Preprint finds biospheric variability masks regional anthropogenic CO2 signals in CAMS-EDGAR integration
Atmospheric reanalysis reveals natural variability dominates regional CO2 growth rates and hides anthropogenic changes including COVID-era drops. Clustering identifies five regimes where only active tropical biosphere signals persist after spatial averaging. Preprint limitation is model transport uncertainty; denser observations would strengthen attribution.

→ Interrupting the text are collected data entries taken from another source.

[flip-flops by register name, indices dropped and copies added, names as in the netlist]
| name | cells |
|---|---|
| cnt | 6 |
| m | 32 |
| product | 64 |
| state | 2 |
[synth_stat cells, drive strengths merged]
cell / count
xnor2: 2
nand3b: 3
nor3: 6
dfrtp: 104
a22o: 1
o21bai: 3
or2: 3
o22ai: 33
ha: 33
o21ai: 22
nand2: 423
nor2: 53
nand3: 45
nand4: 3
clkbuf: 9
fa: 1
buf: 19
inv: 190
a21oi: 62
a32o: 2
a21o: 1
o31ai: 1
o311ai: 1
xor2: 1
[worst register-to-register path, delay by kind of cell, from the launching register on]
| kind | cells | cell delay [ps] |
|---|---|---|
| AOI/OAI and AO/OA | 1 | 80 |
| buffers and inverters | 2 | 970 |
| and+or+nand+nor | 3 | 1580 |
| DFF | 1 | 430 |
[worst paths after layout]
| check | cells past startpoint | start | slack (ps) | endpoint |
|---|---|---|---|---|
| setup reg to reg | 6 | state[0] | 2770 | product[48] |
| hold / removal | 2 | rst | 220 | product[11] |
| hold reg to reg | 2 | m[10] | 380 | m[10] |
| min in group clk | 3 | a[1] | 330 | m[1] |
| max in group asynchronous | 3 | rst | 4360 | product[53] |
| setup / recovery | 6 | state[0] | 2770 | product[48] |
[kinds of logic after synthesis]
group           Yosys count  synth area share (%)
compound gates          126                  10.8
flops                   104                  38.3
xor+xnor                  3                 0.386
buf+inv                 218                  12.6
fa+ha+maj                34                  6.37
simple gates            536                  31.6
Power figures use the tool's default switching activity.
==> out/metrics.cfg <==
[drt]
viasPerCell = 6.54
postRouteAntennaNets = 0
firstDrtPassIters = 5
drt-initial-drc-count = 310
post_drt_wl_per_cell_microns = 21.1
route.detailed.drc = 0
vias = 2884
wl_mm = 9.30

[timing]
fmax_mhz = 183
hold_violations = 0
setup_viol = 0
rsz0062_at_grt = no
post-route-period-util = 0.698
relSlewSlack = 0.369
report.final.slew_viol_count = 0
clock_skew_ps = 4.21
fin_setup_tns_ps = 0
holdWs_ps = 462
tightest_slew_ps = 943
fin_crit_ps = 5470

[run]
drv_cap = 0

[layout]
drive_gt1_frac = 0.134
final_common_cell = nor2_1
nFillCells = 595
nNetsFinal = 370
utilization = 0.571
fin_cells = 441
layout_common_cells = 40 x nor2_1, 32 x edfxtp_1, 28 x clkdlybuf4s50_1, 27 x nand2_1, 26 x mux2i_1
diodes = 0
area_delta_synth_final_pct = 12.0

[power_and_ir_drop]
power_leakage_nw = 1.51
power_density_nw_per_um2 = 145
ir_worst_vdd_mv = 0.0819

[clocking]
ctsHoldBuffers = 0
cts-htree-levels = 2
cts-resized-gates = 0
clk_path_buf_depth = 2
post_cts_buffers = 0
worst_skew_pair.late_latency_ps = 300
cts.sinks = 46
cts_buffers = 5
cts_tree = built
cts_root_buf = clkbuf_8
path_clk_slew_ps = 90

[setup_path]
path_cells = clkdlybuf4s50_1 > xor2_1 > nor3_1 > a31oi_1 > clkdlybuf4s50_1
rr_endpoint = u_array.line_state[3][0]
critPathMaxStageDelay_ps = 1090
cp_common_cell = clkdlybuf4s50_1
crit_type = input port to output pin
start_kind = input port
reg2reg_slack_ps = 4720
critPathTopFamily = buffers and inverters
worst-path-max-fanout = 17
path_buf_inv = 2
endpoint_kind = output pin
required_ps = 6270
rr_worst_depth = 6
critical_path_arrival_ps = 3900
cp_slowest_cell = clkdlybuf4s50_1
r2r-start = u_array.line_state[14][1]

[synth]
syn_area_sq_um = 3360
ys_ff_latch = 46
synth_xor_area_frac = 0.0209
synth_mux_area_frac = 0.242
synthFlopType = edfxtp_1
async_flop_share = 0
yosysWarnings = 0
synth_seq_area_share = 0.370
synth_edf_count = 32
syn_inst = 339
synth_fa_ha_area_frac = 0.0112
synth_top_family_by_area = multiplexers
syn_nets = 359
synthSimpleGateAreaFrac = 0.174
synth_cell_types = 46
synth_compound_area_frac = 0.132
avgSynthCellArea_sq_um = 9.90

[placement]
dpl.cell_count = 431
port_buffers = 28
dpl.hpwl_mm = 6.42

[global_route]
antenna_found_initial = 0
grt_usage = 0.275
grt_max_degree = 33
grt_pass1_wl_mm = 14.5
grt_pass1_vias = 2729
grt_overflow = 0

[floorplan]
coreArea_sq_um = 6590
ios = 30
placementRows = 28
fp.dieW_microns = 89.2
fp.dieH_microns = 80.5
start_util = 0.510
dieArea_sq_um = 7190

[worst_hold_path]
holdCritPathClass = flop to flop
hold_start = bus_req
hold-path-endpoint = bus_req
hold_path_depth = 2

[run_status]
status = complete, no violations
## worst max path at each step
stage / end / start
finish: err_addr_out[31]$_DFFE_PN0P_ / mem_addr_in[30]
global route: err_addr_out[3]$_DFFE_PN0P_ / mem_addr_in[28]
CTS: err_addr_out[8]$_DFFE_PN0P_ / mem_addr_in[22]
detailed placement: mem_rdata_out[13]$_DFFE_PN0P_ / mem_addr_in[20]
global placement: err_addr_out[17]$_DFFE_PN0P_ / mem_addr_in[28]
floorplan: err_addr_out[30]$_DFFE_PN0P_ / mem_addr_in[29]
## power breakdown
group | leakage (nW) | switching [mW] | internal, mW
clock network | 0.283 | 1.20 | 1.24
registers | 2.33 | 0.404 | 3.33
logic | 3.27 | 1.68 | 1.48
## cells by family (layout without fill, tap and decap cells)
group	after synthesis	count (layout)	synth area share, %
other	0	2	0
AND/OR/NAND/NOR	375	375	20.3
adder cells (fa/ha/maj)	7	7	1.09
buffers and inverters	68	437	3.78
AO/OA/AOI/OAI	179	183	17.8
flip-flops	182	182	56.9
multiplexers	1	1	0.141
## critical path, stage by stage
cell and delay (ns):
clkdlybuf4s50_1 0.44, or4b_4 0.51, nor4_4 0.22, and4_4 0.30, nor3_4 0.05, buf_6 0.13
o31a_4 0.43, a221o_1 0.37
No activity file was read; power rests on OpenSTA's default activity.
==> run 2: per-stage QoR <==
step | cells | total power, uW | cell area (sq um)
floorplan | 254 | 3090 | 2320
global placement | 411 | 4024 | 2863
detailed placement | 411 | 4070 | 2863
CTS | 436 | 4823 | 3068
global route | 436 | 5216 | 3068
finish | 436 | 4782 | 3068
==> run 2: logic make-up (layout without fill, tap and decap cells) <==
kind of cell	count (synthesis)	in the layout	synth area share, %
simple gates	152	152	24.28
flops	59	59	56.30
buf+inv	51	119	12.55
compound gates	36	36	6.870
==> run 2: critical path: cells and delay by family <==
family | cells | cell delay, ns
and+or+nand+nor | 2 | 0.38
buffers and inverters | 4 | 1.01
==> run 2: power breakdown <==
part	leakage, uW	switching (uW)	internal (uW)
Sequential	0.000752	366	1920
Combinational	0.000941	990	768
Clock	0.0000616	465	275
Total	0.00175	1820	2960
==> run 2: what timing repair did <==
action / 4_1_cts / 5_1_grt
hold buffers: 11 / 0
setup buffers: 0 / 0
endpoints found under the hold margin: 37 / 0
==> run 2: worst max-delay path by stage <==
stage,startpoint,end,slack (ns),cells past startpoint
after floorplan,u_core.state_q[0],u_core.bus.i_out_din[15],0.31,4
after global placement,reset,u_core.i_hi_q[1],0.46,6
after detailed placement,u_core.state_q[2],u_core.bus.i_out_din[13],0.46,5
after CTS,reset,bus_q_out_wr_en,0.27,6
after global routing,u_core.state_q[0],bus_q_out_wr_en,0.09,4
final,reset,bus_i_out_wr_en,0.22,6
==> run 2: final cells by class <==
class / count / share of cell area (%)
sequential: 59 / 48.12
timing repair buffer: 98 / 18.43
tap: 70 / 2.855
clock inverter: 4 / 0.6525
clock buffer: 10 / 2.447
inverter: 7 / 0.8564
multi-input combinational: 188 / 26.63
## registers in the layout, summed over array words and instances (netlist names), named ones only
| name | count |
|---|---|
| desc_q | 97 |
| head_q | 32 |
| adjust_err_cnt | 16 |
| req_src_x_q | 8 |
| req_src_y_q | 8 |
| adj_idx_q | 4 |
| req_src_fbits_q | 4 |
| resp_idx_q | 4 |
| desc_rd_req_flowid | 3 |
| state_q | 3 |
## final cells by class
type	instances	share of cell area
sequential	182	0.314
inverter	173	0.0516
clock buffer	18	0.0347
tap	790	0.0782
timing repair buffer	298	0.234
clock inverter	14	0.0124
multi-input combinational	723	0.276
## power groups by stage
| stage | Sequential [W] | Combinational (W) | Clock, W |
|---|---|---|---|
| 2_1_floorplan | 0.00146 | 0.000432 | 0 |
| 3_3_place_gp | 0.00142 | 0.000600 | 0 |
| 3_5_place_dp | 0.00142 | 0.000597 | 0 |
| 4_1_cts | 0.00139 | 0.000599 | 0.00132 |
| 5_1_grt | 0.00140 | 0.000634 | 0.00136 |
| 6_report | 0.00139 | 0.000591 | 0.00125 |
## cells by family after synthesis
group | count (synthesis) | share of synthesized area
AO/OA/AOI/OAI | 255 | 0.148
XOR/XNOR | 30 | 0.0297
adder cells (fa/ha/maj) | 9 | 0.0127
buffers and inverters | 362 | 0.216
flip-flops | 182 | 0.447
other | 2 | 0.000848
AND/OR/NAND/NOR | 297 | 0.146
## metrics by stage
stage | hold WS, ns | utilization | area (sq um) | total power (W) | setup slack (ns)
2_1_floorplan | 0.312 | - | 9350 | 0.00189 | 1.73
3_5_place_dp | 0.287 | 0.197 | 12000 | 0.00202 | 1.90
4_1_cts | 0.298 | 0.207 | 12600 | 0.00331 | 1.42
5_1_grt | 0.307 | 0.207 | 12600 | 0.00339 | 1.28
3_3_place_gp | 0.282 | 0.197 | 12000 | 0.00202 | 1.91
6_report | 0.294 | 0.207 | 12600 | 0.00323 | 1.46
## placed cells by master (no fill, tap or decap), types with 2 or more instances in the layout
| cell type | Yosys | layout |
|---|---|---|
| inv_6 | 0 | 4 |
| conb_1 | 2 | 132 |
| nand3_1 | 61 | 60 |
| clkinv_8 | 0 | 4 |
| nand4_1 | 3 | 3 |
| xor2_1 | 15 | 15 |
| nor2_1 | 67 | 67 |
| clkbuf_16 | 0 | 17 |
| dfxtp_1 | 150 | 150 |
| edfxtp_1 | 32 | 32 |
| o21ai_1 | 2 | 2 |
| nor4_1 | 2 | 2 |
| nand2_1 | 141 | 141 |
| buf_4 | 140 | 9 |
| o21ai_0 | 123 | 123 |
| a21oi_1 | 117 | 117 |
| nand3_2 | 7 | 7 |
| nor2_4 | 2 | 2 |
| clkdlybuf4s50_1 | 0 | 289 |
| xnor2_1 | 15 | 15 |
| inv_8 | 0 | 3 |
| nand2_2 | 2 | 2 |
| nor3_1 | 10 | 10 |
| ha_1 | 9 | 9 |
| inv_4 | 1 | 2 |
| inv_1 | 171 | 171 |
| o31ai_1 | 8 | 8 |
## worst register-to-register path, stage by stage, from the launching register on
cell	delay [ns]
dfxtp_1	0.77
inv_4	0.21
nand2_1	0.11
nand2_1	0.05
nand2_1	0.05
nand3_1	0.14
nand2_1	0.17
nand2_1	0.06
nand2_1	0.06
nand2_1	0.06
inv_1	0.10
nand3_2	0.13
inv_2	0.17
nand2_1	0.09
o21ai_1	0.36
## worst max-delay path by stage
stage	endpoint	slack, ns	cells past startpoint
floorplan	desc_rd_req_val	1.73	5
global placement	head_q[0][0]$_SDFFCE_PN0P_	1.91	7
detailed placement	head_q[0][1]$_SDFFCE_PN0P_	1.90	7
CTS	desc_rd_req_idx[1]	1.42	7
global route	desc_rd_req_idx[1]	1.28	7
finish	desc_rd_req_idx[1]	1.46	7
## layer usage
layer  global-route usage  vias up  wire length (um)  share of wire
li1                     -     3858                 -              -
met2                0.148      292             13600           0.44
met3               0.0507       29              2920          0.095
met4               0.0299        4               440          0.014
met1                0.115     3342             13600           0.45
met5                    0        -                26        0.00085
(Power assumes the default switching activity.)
==> config.mk <==
export PLATFORM = sky130hd
export DESIGN_NAME = mem_port_arbiter
export DESIGN_NICKNAME = d
export VERILOG_FILES = /design/src/rtl/arb_pkg.sv /design/src/rtl/mux2.sv /design/src/rtl/mem_port_arbiter.sv
export SDC_FILE = /design/constraint.sdc
export NUM_CORES = 1
export LEC_CHECK = 0
export ABC_AREA = 1
export BUFFER_PORTS_ARGS = -buffer_cell sky130_fd_sc_hd__buf_2
export CORE_ASPECT_RATIO = 0.5
export CORE_MARGIN = 10
export CORE_UTILIZATION = 28
export DETAILED_ROUTE_END_ITERATION = 12
export GPL_TIMING_DRIVEN = 0
export PLACE_DENSITY_LB_ADDON = 0.15
export SLEW_MARGIN = 25
export SYNTH_ARGS = -nofsm -noshare
export SYNTH_HDL_FRONTEND = slang
export SYNTH_SLANG_ARGS = --single-unit
==> constraint.sdc <==
create_clock -name clk -period 1.3 [get_ports clk]
set_input_delay 0.065 -clock clk [delete_from_list [all_inputs] [get_ports clk]]
set_output_delay 0.065 -clock clk [all_outputs]
set_load 0.01 [all_outputs]
## src/rtl/store_write_buffer_pkg.sv

```systemverilog
// Shared cache-system types for the store write buffer: bus widths,
// default entry count and the entry record.
package CacheSystemTypes;

  localparam int PHY_ADDR_WIDTH       = 32;
  localparam int DCACHE_LINE_WIDTH    = 128;
  localparam int DCACHE_LINE_BYTE_NUM = DCACHE_LINE_WIDTH / 8;

  // Default number of buffered line-write entries (power of two, >= 2).
  localparam int STORE_WRITE_BUFFER_ENTRY_NUM = 4;

  typedef logic [PHY_ADDR_WIDTH-1:0]       PhyAddrPath;
  typedef logic [DCACHE_LINE_WIDTH-1:0]    DCacheLinePath;
  typedef logic [DCACHE_LINE_BYTE_NUM-1:0] DCacheByteEnablePath;

  typedef logic [$clog2(STORE_WRITE_BUFFER_ENTRY_NUM)-1:0] StoreWriteBufferIndexPath;
  typedef logic [$clog2(STORE_WRITE_BUFFER_ENTRY_NUM):0]   StoreWriteBufferCountPath;

  typedef struct packed {
    logic                valid;
    logic                lock;
    logic                uncachable;
    PhyAddrPath          addr;
    DCacheLinePath       data;
    DCacheByteEnablePath byteWE;
  } StoreWriteBufferEntry;

endpackage

```

## src/rtl/store_write_buffer_if.sv

```systemverilog
// Store-committer and DCache-side signals of the store write buffer.
// master: committer/DCache side, slave: the buffer itself.
interface store_write_buffer_if
  import CacheSystemTypes::*;
#(
  parameter int ENTRY_NUM = STORE_WRITE_BUFFER_ENTRY_NUM
);

  logic                       inReq;
  PhyAddrPath                 inAddr;
  DCacheLinePath              inData;
  DCacheByteEnablePath        inByteWE;
  logic                       inUncachable;
  logic                       inAck;

  logic                       dcWriteReq;
  PhyAddrPath                 dcWriteAddr;
  DCacheLinePath              dcWriteData;
  DCacheByteEnablePath        dcWriteByteWE;
  logic                       dcWriteUncachable;
  logic                       dcWriteReqAck;

  logic                       bufferEmpty;
  logic [$clog2(ENTRY_NUM):0] bufferCount;

  modport master (
    output inReq, inAddr, inData, inByteWE, inUncachable, dcWriteReqAck,
    input  inAck, dcWriteReq, dcWriteAddr, dcWriteData, dcWriteByteWE,
           dcWriteUncachable, bufferEmpty, bufferCount
  );

  modport slave (
    input  inReq, inAddr, inData, inByteWE, inUncachable, dcWriteReqAck,
    output inAck, dcWriteReq, dcWriteAddr, dcWriteData, dcWriteByteWE,
           dcWriteUncachable, bufferEmpty, bufferCount
  );

endinterface

```

## src/rtl/store_write_buffer_merger.sv

```systemverilog
// Byte-merge datapath: new bytes overwrite old bytes where enabled,
// byte enables accumulate. Purely combinational.
module store_write_buffer_merger
  import CacheSystemTypes::*;
(
  input  DCacheLinePath       i_old_data,
  input  DCacheByteEnablePath i_old_we,
  input  DCacheLinePath       i_new_data,
  input  DCacheByteEnablePath i_new_we,
  output DCacheLinePath       o_merged_data,
  output DCacheByteEnablePath o_merged_we
);

  // Select each byte from the new line when its enable is set.
  always_comb begin
    // NOTE: combinational blocks use blocking '=', and every output gets a
    // default first so no path leaves it unassigned (which would infer a latch).
    o_merged_data = i_old_data;
    o_merged_we   = i_old_we | i_new_we;
    for (int b = 0; b < DCACHE_LINE_BYTE_NUM; b++) begin
      if (i_new_we[b]) o_merged_data[b*8 +: 8] = i_new_data[b*8 +: 8];
    end
  end

endmodule

```

## src/rtl/store_write_buffer.sv

```systemverilog
// Store write buffer: circular FIFO of retired line writes. Cachable writes
// merge into a pending unlocked entry of the same line; everything drains
// to the DCache from the head in program order.
module store_write_buffer
  import CacheSystemTypes::*;
#(
  parameter int ENTRY_NUM = STORE_WRITE_BUFFER_ENTRY_NUM
) (
  input  logic                clk,
  input  logic                rst,
  store_write_buffer_if.slave bus
);

  localparam int IDX_W = $clog2(ENTRY_NUM);
  localparam int CNT_W = IDX_W + 1;

  StoreWriteBufferEntry r_entry [ENTRY_NUM];
  logic [IDX_W-1:0]     r_head;
  logic [IDX_W-1:0]     r_tail;
  logic [CNT_W-1:0]     r_count;

  logic                 w_not_empty;
  logic                 w_full;
  logic                 w_pop;
  logic                 w_merge;
  logic                 w_alloc;
  logic [ENTRY_NUM-1:0] w_match;
  logic [IDX_W-1:0]     w_merge_idx;
  DCacheLinePath        w_merged_data;
  DCacheByteEnablePath  w_merged_we;

  assign w_not_empty = (r_count != '0);
  assign w_full      = (r_count == CNT_W'(ENTRY_NUM));
  assign w_pop       = w_not_empty & bus.dcWriteReqAck;

  // Per-entry line comparators. A head that pops this cycle is excluded so
  // merged bytes can never be lost with the outgoing request.
  always_comb begin
    for (int i = 0; i < ENTRY_NUM; i++) begin
      w_match[i] = r_entry[i].valid && !r_entry[i].lock && !r_entry[i].uncachable
                   && (r_entry[i].addr == bus.inAddr)
                   && !(w_pop && (IDX_W'(i) == r_head));
    end
  end

  // Encode the single matching entry (at most one unlocked entry per line).
  always_comb begin
    w_merge_idx = '0;
    for (int i = 0; i < ENTRY_NUM; i++) begin
      if (w_match[i]) w_merge_idx = IDX_W'(i);
    end
  end

  assign w_merge   = bus.inReq && !bus.inUncachable && (|w_match);
  assign w_alloc   = bus.inReq && !w_merge && !w_full;
  assign bus.inAck = rst && bus.inReq && (w_merge || !w_full);

  store_write_buffer_merger u_merger (
    .i_old_data    (r_entry[w_merge_idx].data),
    .i_old_we      (r_entry[w_merge_idx].byteWE),
    .i_new_data    (bus.inData),
    .i_new_we      (bus.inByteWE),
    .o_merged_data (w_merged_data),
    .o_merged_we   (w_merged_we)
  );

  // Pointer, count and entry update: lock the presented head, merge, allocate, pop.
  always_ff @(posedge clk or negedge rst) begin
    // NOTE: sequential state uses non-blocking '<=' so every register samples
    // pre-edge values; only control bits are reset, the line payload is not,
    // since valid gates every use of it.
    if (!rst) begin
      r_head  <= '0;
      r_tail  <= '0;
      r_count <= '0;
      for (int i = 0; i < ENTRY_NUM; i++) begin
        r_entry[i].valid <= 1'b0;
        r_entry[i].lock  <= 1'b0;
      end
    end else begin
      if (w_not_empty) r_entry[r_head].lock <= 1'b1;

      if (w_merge) begin
        r_entry[w_merge_idx].data   <= w_merged_data;
        r_entry[w_merge_idx].byteWE <= w_merged_we;
      end

      if (w_alloc) begin
        r_entry[r_tail] <= '{valid:      1'b1,
                             lock:       1'b0,
                             uncachable: bus.inUncachable,
                             addr:       bus.inAddr,
                             data:       bus.inData,
                             byteWE:     bus.inByteWE};
        r_tail <= r_tail + IDX_W'(1);
      end

      if (w_pop) begin
        r_entry[r_head].valid <= 1'b0;
        r_entry[r_head].lock  <= 1'b0;
        r_head <= r_head + IDX_W'(1);
      end

      case ({w_alloc, w_pop})
        2'b10:   r_count <= r_count + CNT_W'(1);
        2'b01:   r_count <= r_count - CNT_W'(1);
        default: r_count <= r_count;
      endcase
    end
  end

  assign bus.dcWriteReq        = w_not_empty;
  assign bus.dcWriteAddr       = r_entry[r_head].addr;
  assign bus.dcWriteData       = r_entry[r_head].data;
  assign bus.dcWriteByteWE     = r_entry[r_head].byteWE;
  assign bus.dcWriteUncachable = r_entry[r_head].uncachable;
  assign bus.bufferEmpty       = !w_not_empty;
  assign bus.bufferCount       = r_count;

endmodule

```

## src/flat_wrapper.sv

```systemverilog
// flat-port wrapper written by rule: the top's interface ports become plain ports
module store_write_buffer_flat import CacheSystemTypes::*;
#(
  parameter int ENTRY_NUM = STORE_WRITE_BUFFER_ENTRY_NUM
)
  (clk, rst, bus_inReq, bus_inAddr, bus_inData, bus_inByteWE, bus_inUncachable, bus_dcWriteReqAck, bus_inAck, bus_dcWriteReq, bus_dcWriteAddr, bus_dcWriteData, bus_dcWriteByteWE, bus_dcWriteUncachable, bus_bufferEmpty, bus_bufferCount);
  store_write_buffer_if #(.ENTRY_NUM(ENTRY_NUM)) bus_i ();
  input  logic clk;
  input  logic rst;
  input wire logic [$bits(bus_i.inReq)-1:0] bus_inReq;
  input wire logic [$bits(bus_i.inAddr)-1:0] bus_inAddr;
  input wire logic [$bits(bus_i.inData)-1:0] bus_inData;
  input wire logic [$bits(bus_i.inByteWE)-1:0] bus_inByteWE;
  input wire logic [$bits(bus_i.inUncachable)-1:0] bus_inUncachable;
  input wire logic [$bits(bus_i.dcWriteReqAck)-1:0] bus_dcWriteReqAck;
  output wire logic [$bits(bus_i.inAck)-1:0] bus_inAck;
  output wire logic [$bits(bus_i.dcWriteReq)-1:0] bus_dcWriteReq;
  output wire logic [$bits(bus_i.dcWriteAddr)-1:0] bus_dcWriteAddr;
  output wire logic [$bits(bus_i.dcWriteData)-1:0] bus_dcWriteData;
  output wire logic [$bits(bus_i.dcWriteByteWE)-1:0] bus_dcWriteByteWE;
  output wire logic [$bits(bus_i.dcWriteUncachable)-1:0] bus_dcWriteUncachable;
  output wire logic [$bits(bus_i.bufferEmpty)-1:0] bus_bufferEmpty;
  output wire logic [$bits(bus_i.bufferCount)-1:0] bus_bufferCount;
  assign bus_i.inReq = bus_inReq;
  assign bus_i.inAddr = bus_inAddr;
  assign bus_i.inData = bus_inData;
  assign bus_i.inByteWE = bus_inByteWE;
  assign bus_i.inUncachable = bus_inUncachable;
  assign bus_i.dcWriteReqAck = bus_dcWriteReqAck;
  assign bus_inAck = bus_i.inAck;
  assign bus_dcWriteReq = bus_i.dcWriteReq;
  assign bus_dcWriteAddr = bus_i.dcWriteAddr;
  assign bus_dcWriteData = bus_i.dcWriteData;
  assign bus_dcWriteByteWE = bus_i.dcWriteByteWE;
  assign bus_dcWriteUncachable = bus_i.dcWriteUncachable;
  assign bus_bufferEmpty = bus_i.bufferEmpty;
  assign bus_bufferCount = bus_i.bufferCount;
  store_write_buffer #(.ENTRY_NUM(ENTRY_NUM)) u_core (.clk(clk), .rst(rst), .bus(bus_i));
endmodule
```

## config.mk

```make
export PLATFORM = sky130hd
export DESIGN_NAME = store_write_buffer_flat
export DESIGN_NICKNAME = d
export VERILOG_FILES = /design/src/rtl/store_write_buffer_pkg.sv /design/src/rtl/store_write_buffer_if.sv /design/src/rtl/store_write_buffer_merger.sv /design/src/rtl/store_write_buffer.sv /design/src/flat_wrapper.sv
export SDC_FILE = /design/constraint.sdc
export NUM_CORES = 2
export LEC_CHECK = 0
export BUFFER_PORTS_ARGS = -buffer_cell sky130_fd_sc_hd__buf_4
export CAP_MARGIN = 25
export CORE_MARGIN = 2
export CORE_UTILIZATION = 30
export CTS_CLUSTER_DIAMETER = 150
export DETAILED_ROUTE_END_ITERATION = 8
export PLACE_DENSITY = 0.49
export SLEW_MARGIN = 20
export SYNTH_ARGS = -nofsm -noshare
export SYNTH_HDL_FRONTEND = slang
export SYNTH_SLANG_ARGS = --single-unit
```

## constraint.sdc

```tcl
create_clock -name clk -period 4.56 [get_ports clk]
set_input_delay 0.912 -clock clk [delete_from_list [all_inputs] [get_ports clk]]
set_output_delay 0.912 -clock clk [all_outputs]
set_load 0.02 [all_outputs]
```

The study integrated CAMS atmospheric reanalysis with EDGAR inventories, GOSIF biosphere data, and the Southern Oscillation Index across global grids. Unsupervised clustering identified five carbon-cycle regimes while persistence analysis quantified how spatial averaging erases local signals. Sample size comprised full global fields from 2000-2023 reanalysis; the key limitation is reliance on model-derived transport that may understate inversion uncertainties.
Findings indicate anthropogenic emission drops remain undetectable in most regimes because ENSO-driven biosphere fluxes and atmospheric mixing overwhelm them. Tropical forest clusters alone retained strong biogenic signatures, while neutral-ENSO 2020 showed no consistent regional CO2 growth-rate dip despite documented inventory declines. This aligns with prior top-down studies but adds regime-specific masking thresholds.
The analysis highlights that bottom-up inventories cannot be regionally validated by current atmospheric observations without denser in-situ networks or higher-resolution transport models. It connects to earlier mismatches reported in OCO-2 and TCCON campaigns where tropical Africa and Amazonia showed persistent inventory-atmosphere gaps exceeding 20%.
Next steps require joint assimilation of upcoming CO2M and MicroCarb satellite data with improved biosphere priors to test whether 2030 emission cuts become detectable above natural noise floors.
Gancio et al.: By 2029, CO2M satellite assimilation will detect national-scale emission reductions above 15% in at least three of five identified regimes with p<0.05.